Combining reading, lecture and practical application activities, this intensive 24-contact hour in-person course provides participants basic body of knowledge and skills set to apply HACCP principles to meet FDA’s Seafood HACCP regulatory requirements. The course incorporates the training curriculum designed by the Seafood HACCP Alliance, a national committee of which we are founding member.
Participants meeting the course certificate attendance and completion criteria meet FDA’s training or “body of knowledge” requirements outlined in 21 CFR Part 123.10.
Open-enrollment workshops are offered in Amesbury, Massachusetts; Long Beach, California; Seattle, Washington; and, St. Petersburg, Florida and are conducted from 8:00 a.m. – 5:30 p.m. each day. To qualify for a certificate of attendance or completion, participants must be present for all class hours, complete in-class exercises, submit and pass two homework/learning assessments, and complete and pass a final exam.
For more information, email Lenora Williams with our Seafood Inspection Education Program at Lenora.Williams@noaa.gov.
For groups of 10 to 16 people, we offer a limited number of on-site and/or distance learning custom courses.
The registration fee, less a $50 administrative fee, will be refunded if notified in writing no later than 10 days prior to the program date. No refunds will be made after that date. No shows will be billed the full cost of the workshop. Substitutions may be made prior to the course start date. We may cancel the program within 10 days of the start date if there is insufficient enrollment. For additional information, please contact Ms. Lenora Williams at Lenora.Williams@noaa.gov or 228-549-1751 Monday-Friday 9:00am - 5:30pm CST.

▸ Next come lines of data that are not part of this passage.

$ cat config.mk
export PLATFORM = sky130hd
export DESIGN_NAME = buzzer_melody_sequencer
export DESIGN_NICKNAME = d
export VERILOG_FILES = /design/src/rtl/notes_pkg.sv /design/src/rtl/tick_prescaler.sv /design/src/rtl/buzzer_melody_sequencer.sv
export SDC_FILE = /design/constraint.sdc
export NUM_CORES = 1
export LEC_CHECK = 0
export BUFFER_PORTS_ARGS = -buffer_cell sky130_fd_sc_hd__buf_2
export CORE_MARGIN = 2
export CORE_UTILIZATION = 40
export CTS_BUF_LIST = sky130_fd_sc_hd__clkbuf_2
export DETAILED_ROUTE_END_ITERATION = 12
export PLACE_DENSITY = 0.54
export SLEW_MARGIN = 0
export SYNTH_ARGS = -nofsm -noshare
export SYNTH_HDL_FRONTEND = slang
export SYNTH_SLANG_ARGS = --single-unit
$ cat constraint.sdc
create_clock -name clk -period 5.1 [get_ports clk]
set_input_delay 0.255 -clock clk [delete_from_list [all_inputs] [get_ports clk]]
set_output_delay 0.255 -clock clk [all_outputs]
set_load 0.01 [all_outputs]
$ cat src/rtl/notes_pkg.sv
// Shared note codes, buzzer bit positions, sequencer state and step record
// for the eight-buzzer melody sequencer.
package notes_pkg;

    localparam logic [3:0] NOTE_REST = 4'd0;
    localparam logic [3:0] NOTE_G6   = 4'd1;
    localparam logic [3:0] NOTE_F6   = 4'd2;
    localparam logic [3:0] NOTE_D6   = 4'd3;
    localparam logic [3:0] NOTE_B7   = 4'd4;
    localparam logic [3:0] NOTE_C6   = 4'd5;
    localparam logic [3:0] NOTE_A7   = 4'd6;
    localparam logic [3:0] NOTE_E6   = 4'd7;
    localparam logic [3:0] NOTE_C7   = 4'd8;

    localparam int BUZZ_G6 = 0;
    localparam int BUZZ_F6 = 1;
    localparam int BUZZ_D6 = 2;
    localparam int BUZZ_B7 = 3;
    localparam int BUZZ_C6 = 4;
    localparam int BUZZ_A7 = 5;
    localparam int BUZZ_E6 = 6;
    localparam int BUZZ_C7 = 7;

    typedef enum logic [1:0] {
        ST_IDLE = 2'd0,
        ST_LOAD = 2'd1,
        ST_NOTE = 2'd2,
        ST_GAP  = 2'd3
    } seq_state_e;

    typedef struct packed {
        logic [3:0] note;
        logic [3:0] dur;
    } step_t;

    // Codes 0 and 9..15 are rests and drive no buzzer.
    function automatic logic [7:0] note_decode(input logic [3:0] code);
        logic [7:0] oh;
        oh = '0;
        case (code)
            NOTE_G6: oh[BUZZ_G6] = 1'b1;
            NOTE_F6: oh[BUZZ_F6] = 1'b1;
            NOTE_D6: oh[BUZZ_D6] = 1'b1;
            NOTE_B7: oh[BUZZ_B7] = 1'b1;
            NOTE_C6: oh[BUZZ_C6] = 1'b1;
            NOTE_A7: oh[BUZZ_A7] = 1'b1;
            NOTE_E6: oh[BUZZ_E6] = 1'b1;
            NOTE_C7: oh[BUZZ_C7] = 1'b1;
            default: oh = '0;
        endcase
        return oh;
    endfunction

endpackage

$ cat src/rtl/tick_prescaler.sv
// Tempo prescaler: pulses tick once every PRESCALE cycles while clear is low.
module tick_prescaler #(
    parameter int PRESCALE = 1000
) (
    input  logic clk,
    input  logic rst_n,
    input  logic clear,
    output logic tick
);
    localparam int CW = (PRESCALE > 1) ? $clog2(PRESCALE) : 1;
    localparam logic [CW-1:0] CNT_LAST = CW'(PRESCALE - 1);

    logic [CW-1:0] cnt_q, cnt_d;

    always_comb begin
        cnt_d = cnt_q + CW'(1);
        if (clear || (cnt_q == CNT_LAST)) begin
            cnt_d = '0;
        end
    end

    assign tick = !clear && (cnt_q == CNT_LAST);

    always_ff @(posedge clk) begin
        if (!rst_n) begin
            cnt_q <= '0;
        end else begin
            cnt_q <= cnt_d;
        end
    end

endmodule

$ cat src/rtl/buzzer_melody_sequencer.sv
// Programmable melody sequencer: plays (note, duration) steps from a small
// memory onto eight one-hot buzzer outputs with a silent gap between notes.
module buzzer_melody_sequencer
    import notes_pkg::*;
#(
    parameter int STEPS    = 16,
    parameter int PRESCALE = 1000,
    parameter int GAP      = 2
) (
    input  logic                     clk,
    input  logic                     rst_n,
    input  logic                     wr_en,
    input  logic [$clog2(STEPS)-1:0] wr_addr,
    input  logic [3:0]               wr_note,
    input  logic [3:0]               wr_dur,
    input  logic [$clog2(STEPS):0]   len,
    input  logic                     start,
    input  logic                     stop,
    input  logic                     loop_en,
    output logic                     busy,
    output logic [$clog2(STEPS)-1:0] step_idx,
    output logic [7:0]               buzzer,
    output logic                     done
);
    localparam int AW       = $clog2(STEPS);
    localparam int LW       = AW + 1;
    localparam int GW       = $clog2(GAP + 2);
    localparam int GAP_LAST = (GAP > 0) ? GAP - 1 : 0;
    localparam logic [LW-1:0] LEN_MAX = LW'(STEPS);

    step_t         mem_q [STEPS];
    seq_state_e    state_q, state_d;
    logic [AW-1:0] step_idx_q, step_idx_d;
    logic [LW-1:0] len_q, len_d, len_eff;
    logic [3:0]    dur_q, dur_d;
    logic [3:0]    dur_cnt_q, dur_cnt_d;
    logic [GW-1:0] gap_cnt_q, gap_cnt_d;
    logic [7:0]    buzzer_q, buzzer_d;
    logic          done_q, done_d;
    logic          pre_clear, tick, step_end, last_step;
    step_t         fetch;

    assign len_eff   = (len > LEN_MAX) ? LEN_MAX : len;
    assign last_step = ({1'b0, step_idx_q} == (len_q - LW'(1)));
    assign fetch     = mem_q[step_idx_q];

    tick_prescaler #(.PRESCALE(PRESCALE)) u_prescaler (
        .clk   (clk),
        .rst_n (rst_n),
        .clear (pre_clear),
        .tick  (tick)
    );

    // A LOAD in the same cycle as a write to that address sees the old entry.
    always_ff @(posedge clk) begin
        if (!rst_n) begin
            for (int i = 0; i < STEPS; i++) begin
                mem_q[i] <= '0;
            end
        end else if (wr_en) begin
            mem_q[wr_addr] <= '{note: wr_note, dur: wr_dur};
        end
    end

    always_comb begin
        state_d    = state_q;
        step_idx_d = step_idx_q;
        len_d      = len_q;
        dur_d      = dur_q;
        dur_cnt_d  = dur_cnt_q;
        gap_cnt_d  = gap_cnt_q;
        buzzer_d   = buzzer_q;
        done_d     = 1'b0;
        pre_clear  = 1'b1;
        step_end   = 1'b0;

        case (state_q)
            ST_IDLE: begin
                if (start && !stop) begin
                    if (len_eff != '0) begin
                        len_d      = len_eff;
                        step_idx_d = '0;
                        state_d    = ST_LOAD;
                    end else begin
                        done_d = 1'b1;
                    end
                end
            end
            ST_LOAD: begin
                dur_d     = fetch.dur;
                buzzer_d  = note_decode(fetch.note);
                dur_cnt_d = '0;
                gap_cnt_d = '0;
                state_d   = ST_NOTE;
            end
            ST_NOTE: begin
                pre_clear = 1'b0;
                if (tick) begin
                    if (dur_cnt_q == dur_q) begin
                        buzzer_d = '0;
                        if (GAP == 0) begin
                            step_end = 1'b1;
                        end else begin
                            state_d = ST_GAP;
                        end
                    end else begin
                        dur_cnt_d = dur_cnt_q + 4'd1;
                    end
                end
            end
            ST_GAP: begin
                gap_cnt_d = gap_cnt_q + GW'(1);
                if (gap_cnt_q == GW'(GAP_LAST)) begin
                    step_end = 1'b1;
                end
            end
            default: state_d = ST_IDLE;
        endcase

        // loop_en is looked at only when the last step finishes.
        if (step_end) begin
            gap_cnt_d = '0;
            if (!last_step) begin
                step_idx_d = step_idx_q + AW'(1);
                state_d    = ST_LOAD;
            end else if (loop_en) begin
                step_idx_d = '0;
                state_d    = ST_LOAD;
            end else begin
                state_d = ST_IDLE;
                done_d  = 1'b1;
            end
        end

        if (stop && (state_q != ST_IDLE)) begin
            state_d  = ST_IDLE;
            buzzer_d = '0;
            done_d   = 1'b0;
        end
    end

    always_ff @(posedge clk) begin
        if (!rst_n) begin
            state_q    <= ST_IDLE;
            step_idx_q <= '0;
            len_q      <= '0;
            dur_q      <= '0;
            dur_cnt_q  <= '0;
            gap_cnt_q  <= '0;
            buzzer_q   <= '0;
            done_q     <= 1'b0;
        end else begin
            state_q    <= state_d;
            step_idx_q <= step_idx_d;
            len_q      <= len_d;
            dur_q      <= dur_d;
            dur_cnt_q  <= dur_cnt_d;
            gap_cnt_q  <= gap_cnt_d;
            buzzer_q   <= buzzer_d;
            done_q     <= done_d;
        end
    end

    assign busy     = (state_q != ST_IDLE);
    assign step_idx = step_idx_q;
    assign buzzer   = buzzer_q;
    assign done     = done_q;

endmodule
==> summary.md <==
| Metric | Value |
|---|---|
| Status | completed |
| H-tree depth | 4 |
| Max Buffers Root-to-Sink | 2 |
| Top routing layer in use | met4 |
| DRT iter0 DRCs | 242 |
| Pwr dens | 296.8 mW/mm² |
| Crit path launch type | flop |
| Mapped Cells | 595 |
| Root buffer cell | clkbuf_2 |
| Routability cong. | 0.7873 |
| Grt total ovfl | 0 |
| Final setup viols | 0 |
| RSZ-0062 raised after global routing | false |
| Count of clock tree sinks | 168 |
| Cts repair resizes | 0 |
| VDD IR max | 0.1472 mV |
| Yosys cell types | 49 |
| Metal3 WL | 640 µm |
| Nets | 690 |
| Top cells by area, synth | edfxtp_1 49%, and2_1 11%, dfxtp_1 10%, mux4_2 8.9%, nor2_1 1.9% |
| Sequential area share after synthesis | 58.94% |
| DR vias/cell | 5.171 |
| GRT Resource Usage Total | 19.10% |
| Post-synth net total | 629 |
| Worst setup EP type | flop |
| Avg WL per Cell | 20.19 µm |
| Area delta synth->final | 11.58% |
| Met2 wire len | 9.264 mm |
| Worst hold path type | input pin to flop |
| Largest net degree at the start of global routing | 38 |
| DIE AREA | 0.02084 mm² |
| Drt first pass iters | 5 |
| Worst-path maximum fanout | 28 |
| Dominant synthesized flop cell | edfxtp_1 |
| Cell taking the most area after synthesis | edfxtp_1 |
| I/O Buffers | 36 |
| Area of the core | 0.01940 mm² |
| Vias in the first global route | 4897 |
| Final Critical Period | 2.912 ns |
| Synth Cell Area | 0.007880 mm² |
| # IOs | 37 |
| Arr. time, crit path | 3.56 ns |
| Most common cell in the netlist | and2_1 |
| Final instance area | 0.008792 mm² |
| Leakage | 3.092 nW |
| Relative slew slack | 22.64% |
| Multi-input gate area | 0.003074 mm² |
| Placed wire-length estimate | 12.81 mm |
| DR vias | 4830 |
| Yosys top cell area share | 48.78% |
| List of most frequent post-synthesis cells | 134 x and2_1, 128 x edfxtp_1, 40 x dfxtp_1, 40 x nor2_1, 31 x mux4_2 |
| CTS tree | done |
| Antenna Nets Post-Route | 0 |
| Synth Register Bits | 168 |
| Layout cells sized above 1 | 17.69% |
| Syn Area/Cell | 13.24 µm² |
| Period Utilization, post-route | 57.09% |
| Wl on met1 | 8.756 mm |
| Worst skew pair latency | 0.71 ns |
| Number of enable flip-flop cells after synthesis | 128 |
| Final WL | 18.86 mm |
| Warnings, synthesis | 0 |
| Pins Over Slew Limit | 0 |
| Setup WS post-layout | 2.188 ns |
| Clk_skew | 0.02910 ns |
| Rows | 51 |
| Worst-Margin Slew | 1.153 ns |
| Achievable frequency | 0.3435 GHz |
| Die height | 144.4 µm |
| Data required, critical path | 5.75 ns |
| Storage cell area | 0.004646 mm² |
| Setup_tns | 0 ns |
| Setup WS pre-CTS | 2.218 ns |
| Asr flop ratio synth | 0% |
| Number of remaining DRC errors | 0 |
| Worst-path clk slew | 0.24 ns |
| Hold Vio Cnt, Final | 0 |
| Hold_buf cts | 13 |
| Initial Util | 40.62% |
| Fillers | 1791 |
| MaxCap Viol Count | 0 |
| Hold_ws | 0.06961 ns |
| Setup repair bufs after CTS | 0 |
| Area after DPL | 0.008374 mm² |
| Worst setup path class | flop to flop |
| Initial antenna violation count | 1 |
| Global-route wire length before repair | 28.83 mm |
| Die outline width | 144.4 µm |
| Cts bufs inserted | 17 |
-- routing by layer --
layer	GRT usage, %	vias up
met1	25.54	2424
li1	-	2291
met4	4.446	0
met5	0	-
met3	3.907	12
met2	32.20	103
-- flip-flops by register name, summed over array words and instances, names as in the netlist --
| register | cells |
|---|---|
| dur_q | 4 |
| gap_cnt_q | 2 |
| dur_cnt_q | 4 |
| u_prescaler.cnt_q | 10 |
| step_idx | 4 |
| mem_q | 128 |
| len_q | 5 |
| done | 1 |
| state_q | 2 |
| buzzer | 8 |
-- worst max-delay path: stages (launching register included) --
cell,delay (ns)
dfxtp_2,1.04
buf_4,0.37
mux4_2,0.55
a22oi_1,0.28
nand2_1,0.18
nor2_1,0.21
nand2_1,0.08
a21oi_1,0.13
-- path summary, 6_finish.rpt --
path                                                 startpoint                         endpoint  slack [ns]  cells past startpoint
worst min register to register  u_prescaler.cnt_q[0]$_SDFF_PP0_  u_prescaler.cnt_q[0]$_SDFF_PP0_        0.46                      1
worst min-delay path                                      rst_n        gap_cnt_q[0]$_SDFFE_PP0P_        0.07                      2
worst max register to register           step_idx[0]$_SDFF_PN0_           buzzer[5]$_SDFFE_PP0P_        2.19                      7
worst max-delay path                     step_idx[0]$_SDFF_PN0_           buzzer[5]$_SDFFE_PP0P_        2.19                      7
-- cells by family after synthesis --
| family | Yosys count | synth area share (%) |
|---|---|---|
| compound gates | 58 | 4.939 |
| flops | 168 | 58.94 |
| xor+xnor | 17 | 1.889 |
| fa+ha+maj | 11 | 1.747 |
| simple gates | 260 | 18.70 |
| buf+inv | 36 | 2.048 |
| mux | 45 | 11.73 |
-- cell type report --
type / count / share of cell area (%)
clock inverter: 13 / 1.793
clock buffer: 17 / 0.9677
tap: 265 / 3.771
inverter: 12 / 0.5123
sequential: 168 / 52.84
antenna: 2 / 0.05692
multi-input combinational: 391 / 34.97
timing repair buffer: 66 / 5.095
-- cells in the final DEF (no fill, tap or decap), drive strengths merged, types with 9 or more instances in the layout --
cell type and n:
nand2b 9, ha 11, dlygate4sd3 17, mux4 36
a21oi 13, nor2 40, nor2b 12, clkbuf 17
inv 12, buf 49, dfxtp 40, edfxtp 128
and2 134, o21ai 17, nor3 9, xor2 13
nand2 28
-- metrics by stage --
| step | cells | utilization [%] | power [W] |
|---|---|---|---|
| 6_report | 934 | 45.32 | 0.002610 |
| 5_1_grt | 934 | 45.32 | 0.002724 |
| 4_1_cts | 928 | 45.09 | 0.002631 |
| 3_5_place_dp | 885 | 43.17 | 0.001903 |
| 3_3_place_gp | 885 | 43.17 | 0.001893 |
| 2_1_floorplan | 595 | - | 0.001788 |
-- where the power goes --
group / switching [W] / leakage [nW] / internal, W / total (W)
sequential: 0.0000368 / 1.54 / 0.00155 / 0.00158
clock: 0.000467 / 0.129 / 0.000263 / 0.000730
combinational: 0.000180 / 1.42 / 0.000116 / 0.000296
total: 0.000684 / 3.09 / 0.00193 / 0.00261
Note: power is estimated with default switching activity, not from simulation.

NOAA Fisheries National Seafood Inspection Laboratory provides analyses, data management, regulatory compliance risk analysis, and technology transfer expertise to meet fishery management and seafood safety responsibilities. The lab shares seafood and aquatic animal health information and data with other federal and state agencies, academia, industry, media, and seafood consumers.
We perform a number of analytical tests for clients in the seafood industry on imported and domestic fishery products on a fee-for-service basis. These services include testing products for methyl mercury, heavy metals, bisulfites, histamines, and moisture, as well as species identification and testing for veterinary drug analyses.
We conduct microbiological analyses on fishery products to test for a number of contaminants, including listeria, salmonella, staphylococcus aureus, fecal coliforms, and vibrio bacteria, among others.
To help detect seafood fraud through species substitution, our scientists use a finfish muscle rapid screening process to identify genera and species. We’ve developed a simple, inexpensive, and fast method of screening for commonly-substituted species. Currently undergoing peer review for journal publication, our unique algorithm is part of proprietary software that uses a library of more than 100 authenticated species for comparison, and the library continues to grow.